What Are the Fixed Income Investment Options in Volatile Times?

Holding cash or putting money in a bank may be a safe option but returns will be meagre. So, what are the options for investors seeking high yield and low-risk solutions?

Volatility is dominating the financial markets in the past two years.  Investors may try to time the market but buying and selling orders around future market price movements are particularly challenging.

CBOE Volatility Index

Source: Bloomberg

Although an approach to avoid risk and volatility is to keep your money in a bank, the interest rate for savings accounts is typically less than 0.5%. Another safe investment option to preserve capital is to invest in low-risk assets such as Treasuries and certificates of deposits. However, the US 10-year note, one of the safest and least volatile fixed income instruments, is returning only about 2%. With the current rate of inflation hovering around 3.3% in Hong Kong, the yield from such assets is virtually negligible. Depositing hard-earned money in Time Deposits or Certificates of Deposit aren’t the appropriate solutions either. Depending on the duration of the deposits, these returns are generally less than 2%.

What then are the options for investors who want to avoid volatility, preserve capital and achieve reasonable returns? In the current investment environment, US-China trade war tensions remain high; the US Federal Reserve is widely forecast to cut interest rates again this year.
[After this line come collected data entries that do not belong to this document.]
$ cat src/rtl/o8_exec_seq_if.sv
// Decoder-to-execute handshake bundle: request fields, retire pulse and flags.
interface o8_exec_seq_if;
    import o8_pkg::*;

    logic              req_valid;
    logic              req_ready;
    logic [3:0]        req_cmd;
    logic [2:0]        req_dst;
    logic [2:0]        req_src_a;
    logic [2:0]        req_src_b;
    logic [7:0]        req_imm;
    logic              req_use_imm;
    logic [2:0]        req_cnt;
    logic              done;
    logic              done_err;
    logic [FLAG_W-1:0] flags;

    modport master (
        output req_valid, req_cmd, req_dst, req_src_a, req_src_b,
               req_imm, req_use_imm, req_cnt,
        input  req_ready, done, done_err, flags
    );

    modport slave (
        input  req_valid, req_cmd, req_dst, req_src_a, req_src_b,
               req_imm, req_use_imm, req_cnt,
        output req_ready, done, done_err, flags
    );

endinterface

$ cat src/rtl/o8_alu.sv
// 8-bit combinational ALU with optional inversion of both inputs and the result.
module o8_alu
    import o8_pkg::*;
(
    input  logic [7:0] i_left,
    input  logic [7:0] i_right,
    input  logic [2:0] i_op,
    input  logic       i_not_left,
    input  logic       i_not_right,
    input  logic       i_not_result,
    input  logic       i_cf_in,
    output logic [7:0] o_result,
    output logic       o_cf_out
);

    logic [7:0] w_l;
    logic [7:0] w_r;
    logic [8:0] w_sum;
    logic [7:0] w_res;
    logic       w_cf;

    always_comb begin
        w_l   = i_not_left  ? ~i_left  : i_left;
        w_r   = i_not_right ? ~i_right : i_right;
        w_sum = {1'b0, w_l} + {1'b0, w_r} + {8'd0, i_cf_in};
        w_res = w_l;
        w_cf  = 1'b0;
        case (i_op)
            ALU_LEFT:  w_res = w_l;
            ALU_RIGHT: w_res = w_r;
            ALU_ADD:   {w_cf, w_res} = w_sum;
            ALU_AND:   w_res = w_l & w_r;
            ALU_XOR:   w_res = w_l ^ w_r;
            default:   w_res = w_l;
        endcase
        o_result = i_not_result ? ~w_res : w_res;
        o_cf_out = w_cf;
    end

endmodule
These were some of the factors that caused fluctuating markets and drove virtually all asset classes to the red last year. By the end of 2018, bonds, stocks, commodities, and currencies except greenback fell. An individual invested in these major instruments, seeking diversification, wouldn’t have gained much from diversification.

Risks in High Yield Bonds

Investors typically need to be willing to accept higher levels of risks to achieve higher yields. To benefit from higher returns in the fixed income market, investors may choose to buy high-yield bond funds. While invest in high-yield bonds, comparing with stocks, can help to decrease overall portfolio risk and improve the consistency of return, they do not insure against loss. The asset class is also subject to volatility, although to a lesser degree compared with equities.
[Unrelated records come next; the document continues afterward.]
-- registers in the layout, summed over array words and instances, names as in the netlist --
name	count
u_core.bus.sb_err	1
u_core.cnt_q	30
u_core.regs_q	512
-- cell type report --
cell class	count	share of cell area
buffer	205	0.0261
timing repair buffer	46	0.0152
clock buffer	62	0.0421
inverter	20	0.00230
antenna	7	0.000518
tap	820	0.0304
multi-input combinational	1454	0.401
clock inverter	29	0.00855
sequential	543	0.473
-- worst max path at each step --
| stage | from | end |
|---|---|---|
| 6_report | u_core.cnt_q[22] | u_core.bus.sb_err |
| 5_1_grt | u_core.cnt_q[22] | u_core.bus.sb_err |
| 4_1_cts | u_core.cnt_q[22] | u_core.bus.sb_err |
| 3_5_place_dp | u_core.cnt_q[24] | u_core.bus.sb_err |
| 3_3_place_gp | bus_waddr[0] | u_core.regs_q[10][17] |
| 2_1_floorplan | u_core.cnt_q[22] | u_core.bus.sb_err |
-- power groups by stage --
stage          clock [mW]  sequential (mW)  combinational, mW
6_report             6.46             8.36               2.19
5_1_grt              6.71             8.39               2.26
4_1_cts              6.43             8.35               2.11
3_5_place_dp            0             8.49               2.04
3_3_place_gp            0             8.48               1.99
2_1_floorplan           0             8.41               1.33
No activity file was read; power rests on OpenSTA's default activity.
For investors, the ultimate goal is to find an asset class that is not deeply correlated to market volatility. Studies show that the US consumer credit has a low correlation with other asset classes and has a relatively low sensitivity toward US Fed’s rate decisions.

Volatilities and Returns Among Different Asset Classes

 FinEX MPC FundBloomberg Barclays Global HYS&P 500 Bond Mega 30 IG 3-5YS&P 500 HY Corporate Bond
YTDITDYTDYTDYTD
Volatility0.10%0.37%2.66%2.11%2.37%
Absolute Return4.14%13.54%9.95%6.10%11.60%

* Since Oct 2017 fund inception; YTD as end of July 2019

Source: Bloomberg

 

Consumer Credit Is Less-Rate Sensitive

The impact of US rate movement on debt securities is generally greater and more straight-forward compared to consumer loans. The market value of US Treasuries, for instance, is affected mainly and inversely by interest rates. For consumer credit, other factors like continued employment may exert a more significant influence on returns. When cutting interest rates is expected to bring more volatilities to the market, the less rate-sensitive consumer credit can provide a natural hedge and provide portfolio diversification.

The key risk to US consumer loans is still loan default. The current interest rates are still at historic lows, further, other economic indicators are favourable. US economic statistics still point to a low probability of consumer loan default. Based on the latest government data, the US jobless rate still holds near a half-century low and average hourly earnings tops forecasts despite a slowing down in new jobs added due to the trade disputes. Average FICO (Fair Isaac Corporation) scores – the standard measure of US consumer creditworthiness – have been rising. Debt as a portion of income, and loan delinquency rate are all low.

US Unemployment Rate

Source: Bloomberg

As the market remains mired in uncertainty, US consumer credit which has delivered 20-plus years of positive net returns even through crisis years and provides a yield more stable compared to high-yield bonds, may be the answer for investors wishing for an asset class that ensures stable and enhanced returns.